Data to use:
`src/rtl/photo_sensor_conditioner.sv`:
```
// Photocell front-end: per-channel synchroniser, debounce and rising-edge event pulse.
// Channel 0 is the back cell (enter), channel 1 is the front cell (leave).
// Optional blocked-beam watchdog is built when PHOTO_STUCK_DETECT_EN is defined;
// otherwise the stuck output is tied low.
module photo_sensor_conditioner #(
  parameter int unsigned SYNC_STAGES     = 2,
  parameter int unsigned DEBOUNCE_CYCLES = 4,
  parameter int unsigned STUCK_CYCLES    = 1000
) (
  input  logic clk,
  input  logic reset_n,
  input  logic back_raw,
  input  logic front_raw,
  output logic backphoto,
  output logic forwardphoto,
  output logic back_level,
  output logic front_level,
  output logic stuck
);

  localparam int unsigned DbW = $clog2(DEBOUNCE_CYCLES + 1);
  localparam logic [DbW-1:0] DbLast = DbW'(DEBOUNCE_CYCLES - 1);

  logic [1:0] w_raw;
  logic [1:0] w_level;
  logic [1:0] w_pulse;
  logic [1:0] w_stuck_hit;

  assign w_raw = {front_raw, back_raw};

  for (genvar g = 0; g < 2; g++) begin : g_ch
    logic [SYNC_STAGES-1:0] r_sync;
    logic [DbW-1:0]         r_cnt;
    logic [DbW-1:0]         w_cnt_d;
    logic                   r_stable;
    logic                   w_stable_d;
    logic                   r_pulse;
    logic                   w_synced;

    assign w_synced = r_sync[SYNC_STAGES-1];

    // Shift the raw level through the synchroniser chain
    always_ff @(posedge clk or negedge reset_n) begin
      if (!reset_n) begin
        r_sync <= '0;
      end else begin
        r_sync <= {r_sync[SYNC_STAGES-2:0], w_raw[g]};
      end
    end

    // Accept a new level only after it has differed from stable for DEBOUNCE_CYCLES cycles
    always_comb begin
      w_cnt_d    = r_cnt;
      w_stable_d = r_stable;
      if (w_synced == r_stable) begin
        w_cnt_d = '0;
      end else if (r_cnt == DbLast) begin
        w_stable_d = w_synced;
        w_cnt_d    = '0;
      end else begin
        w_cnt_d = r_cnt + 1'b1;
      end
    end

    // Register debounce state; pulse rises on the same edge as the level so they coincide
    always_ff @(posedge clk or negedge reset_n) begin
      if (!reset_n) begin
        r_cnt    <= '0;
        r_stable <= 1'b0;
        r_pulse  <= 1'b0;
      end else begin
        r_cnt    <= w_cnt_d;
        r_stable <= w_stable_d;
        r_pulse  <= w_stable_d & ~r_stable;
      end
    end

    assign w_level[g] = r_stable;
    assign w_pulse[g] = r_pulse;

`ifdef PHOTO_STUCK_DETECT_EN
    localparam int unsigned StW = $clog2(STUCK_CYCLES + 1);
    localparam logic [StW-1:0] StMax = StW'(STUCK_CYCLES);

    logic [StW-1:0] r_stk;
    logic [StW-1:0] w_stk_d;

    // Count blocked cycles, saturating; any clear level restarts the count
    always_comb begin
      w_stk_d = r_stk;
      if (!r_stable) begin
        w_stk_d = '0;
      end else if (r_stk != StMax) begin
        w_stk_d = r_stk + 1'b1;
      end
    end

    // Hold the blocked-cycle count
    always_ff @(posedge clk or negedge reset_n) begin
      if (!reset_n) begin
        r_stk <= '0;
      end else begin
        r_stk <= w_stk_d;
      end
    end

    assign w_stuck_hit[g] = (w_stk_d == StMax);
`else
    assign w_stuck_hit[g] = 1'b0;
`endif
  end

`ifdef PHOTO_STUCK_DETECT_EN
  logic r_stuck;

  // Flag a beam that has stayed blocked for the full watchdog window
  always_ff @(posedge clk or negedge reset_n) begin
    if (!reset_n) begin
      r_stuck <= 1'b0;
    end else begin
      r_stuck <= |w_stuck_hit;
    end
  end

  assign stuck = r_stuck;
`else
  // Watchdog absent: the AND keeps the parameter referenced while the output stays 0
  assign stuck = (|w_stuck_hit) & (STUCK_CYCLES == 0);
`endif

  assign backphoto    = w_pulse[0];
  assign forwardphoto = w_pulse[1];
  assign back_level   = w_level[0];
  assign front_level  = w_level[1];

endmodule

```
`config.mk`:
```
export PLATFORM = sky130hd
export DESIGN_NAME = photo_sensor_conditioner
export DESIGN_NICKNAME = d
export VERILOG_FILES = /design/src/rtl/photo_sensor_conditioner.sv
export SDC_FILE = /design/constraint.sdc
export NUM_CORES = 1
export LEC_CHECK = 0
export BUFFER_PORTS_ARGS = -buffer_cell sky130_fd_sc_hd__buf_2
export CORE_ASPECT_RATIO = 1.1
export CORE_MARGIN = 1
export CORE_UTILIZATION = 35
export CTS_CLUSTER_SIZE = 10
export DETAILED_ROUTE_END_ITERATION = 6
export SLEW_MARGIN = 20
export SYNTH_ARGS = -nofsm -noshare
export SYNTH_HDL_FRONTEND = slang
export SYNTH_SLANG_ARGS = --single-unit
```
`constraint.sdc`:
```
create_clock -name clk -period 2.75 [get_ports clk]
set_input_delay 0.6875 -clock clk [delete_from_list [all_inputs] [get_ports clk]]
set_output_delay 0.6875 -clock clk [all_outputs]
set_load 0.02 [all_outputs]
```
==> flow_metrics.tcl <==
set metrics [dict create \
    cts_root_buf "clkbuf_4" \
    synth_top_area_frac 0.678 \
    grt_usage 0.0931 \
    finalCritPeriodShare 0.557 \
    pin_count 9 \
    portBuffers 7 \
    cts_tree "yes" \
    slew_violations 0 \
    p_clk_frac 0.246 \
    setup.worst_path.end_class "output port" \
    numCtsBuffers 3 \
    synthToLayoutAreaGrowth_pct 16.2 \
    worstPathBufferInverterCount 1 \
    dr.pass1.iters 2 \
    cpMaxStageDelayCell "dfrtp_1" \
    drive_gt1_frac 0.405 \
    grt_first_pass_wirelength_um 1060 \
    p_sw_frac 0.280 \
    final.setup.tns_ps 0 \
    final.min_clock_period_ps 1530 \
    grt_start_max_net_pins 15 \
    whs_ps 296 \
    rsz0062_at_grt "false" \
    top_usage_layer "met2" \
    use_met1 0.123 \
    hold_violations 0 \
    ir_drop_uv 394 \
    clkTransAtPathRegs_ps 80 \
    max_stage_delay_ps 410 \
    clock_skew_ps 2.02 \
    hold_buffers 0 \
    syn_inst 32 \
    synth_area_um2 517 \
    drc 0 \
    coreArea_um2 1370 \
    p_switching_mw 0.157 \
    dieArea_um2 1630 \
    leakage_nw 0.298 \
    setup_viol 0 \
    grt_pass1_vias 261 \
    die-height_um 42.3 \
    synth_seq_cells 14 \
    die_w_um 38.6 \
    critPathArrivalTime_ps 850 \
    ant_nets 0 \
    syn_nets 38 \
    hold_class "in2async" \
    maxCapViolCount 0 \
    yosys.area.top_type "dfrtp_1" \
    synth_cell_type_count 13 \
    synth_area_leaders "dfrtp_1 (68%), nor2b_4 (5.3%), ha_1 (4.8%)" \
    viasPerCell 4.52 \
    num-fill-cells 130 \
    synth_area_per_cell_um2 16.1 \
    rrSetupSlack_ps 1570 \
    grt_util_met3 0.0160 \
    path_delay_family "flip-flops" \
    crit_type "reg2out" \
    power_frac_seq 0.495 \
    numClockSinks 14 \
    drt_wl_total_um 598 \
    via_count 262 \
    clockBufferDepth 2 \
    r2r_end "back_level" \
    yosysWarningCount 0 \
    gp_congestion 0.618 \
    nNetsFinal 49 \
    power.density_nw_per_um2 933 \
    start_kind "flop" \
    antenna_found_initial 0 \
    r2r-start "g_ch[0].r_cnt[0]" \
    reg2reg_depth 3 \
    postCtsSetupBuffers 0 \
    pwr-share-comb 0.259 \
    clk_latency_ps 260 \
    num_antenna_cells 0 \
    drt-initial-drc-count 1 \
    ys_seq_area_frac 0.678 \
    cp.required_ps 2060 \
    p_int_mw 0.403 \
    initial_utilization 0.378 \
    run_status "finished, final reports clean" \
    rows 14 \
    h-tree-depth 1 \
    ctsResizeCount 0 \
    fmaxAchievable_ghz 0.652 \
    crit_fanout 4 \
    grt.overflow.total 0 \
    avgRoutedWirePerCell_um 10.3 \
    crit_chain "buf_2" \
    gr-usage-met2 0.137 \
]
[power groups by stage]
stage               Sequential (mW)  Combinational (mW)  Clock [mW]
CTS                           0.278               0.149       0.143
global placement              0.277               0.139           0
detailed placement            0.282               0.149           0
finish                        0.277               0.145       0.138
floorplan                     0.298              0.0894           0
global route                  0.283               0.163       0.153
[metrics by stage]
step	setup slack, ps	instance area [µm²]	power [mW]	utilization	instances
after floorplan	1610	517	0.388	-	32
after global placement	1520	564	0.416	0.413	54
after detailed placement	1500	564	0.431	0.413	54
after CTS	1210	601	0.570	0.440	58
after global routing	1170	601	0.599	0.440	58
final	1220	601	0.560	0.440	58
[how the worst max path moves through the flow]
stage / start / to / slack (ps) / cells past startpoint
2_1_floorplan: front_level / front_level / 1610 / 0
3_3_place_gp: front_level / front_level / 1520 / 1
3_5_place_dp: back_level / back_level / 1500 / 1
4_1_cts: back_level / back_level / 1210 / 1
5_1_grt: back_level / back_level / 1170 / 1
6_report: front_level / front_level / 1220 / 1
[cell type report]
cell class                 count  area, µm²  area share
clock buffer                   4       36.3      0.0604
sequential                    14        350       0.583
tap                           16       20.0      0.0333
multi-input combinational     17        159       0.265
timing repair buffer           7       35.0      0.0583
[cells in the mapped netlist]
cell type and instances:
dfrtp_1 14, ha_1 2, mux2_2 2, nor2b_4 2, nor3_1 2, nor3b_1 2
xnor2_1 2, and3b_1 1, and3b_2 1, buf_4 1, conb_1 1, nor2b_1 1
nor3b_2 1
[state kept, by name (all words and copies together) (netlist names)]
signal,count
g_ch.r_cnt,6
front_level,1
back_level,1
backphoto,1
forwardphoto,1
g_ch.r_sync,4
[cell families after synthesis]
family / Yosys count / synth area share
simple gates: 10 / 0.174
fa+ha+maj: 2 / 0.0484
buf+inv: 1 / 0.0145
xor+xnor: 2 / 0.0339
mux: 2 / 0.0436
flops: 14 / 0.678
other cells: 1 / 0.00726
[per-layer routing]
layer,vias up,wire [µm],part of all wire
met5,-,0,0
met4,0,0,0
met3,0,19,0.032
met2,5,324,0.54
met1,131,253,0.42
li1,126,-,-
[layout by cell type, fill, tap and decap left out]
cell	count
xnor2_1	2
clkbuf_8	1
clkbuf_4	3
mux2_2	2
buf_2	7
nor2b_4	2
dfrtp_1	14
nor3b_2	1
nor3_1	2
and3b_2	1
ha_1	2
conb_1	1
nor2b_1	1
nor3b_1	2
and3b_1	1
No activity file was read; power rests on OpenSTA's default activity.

Work required:
Among the lines of the data above, find those with the word "parameter" and show them.

Task solution:
  parameter int unsigned SYNC_STAGES     = 2,
  parameter int unsigned DEBOUNCE_CYCLES = 4,
  parameter int unsigned STUCK_CYCLES    = 1000
  // Watchdog absent: the AND keeps the parameter referenced while the output stays 0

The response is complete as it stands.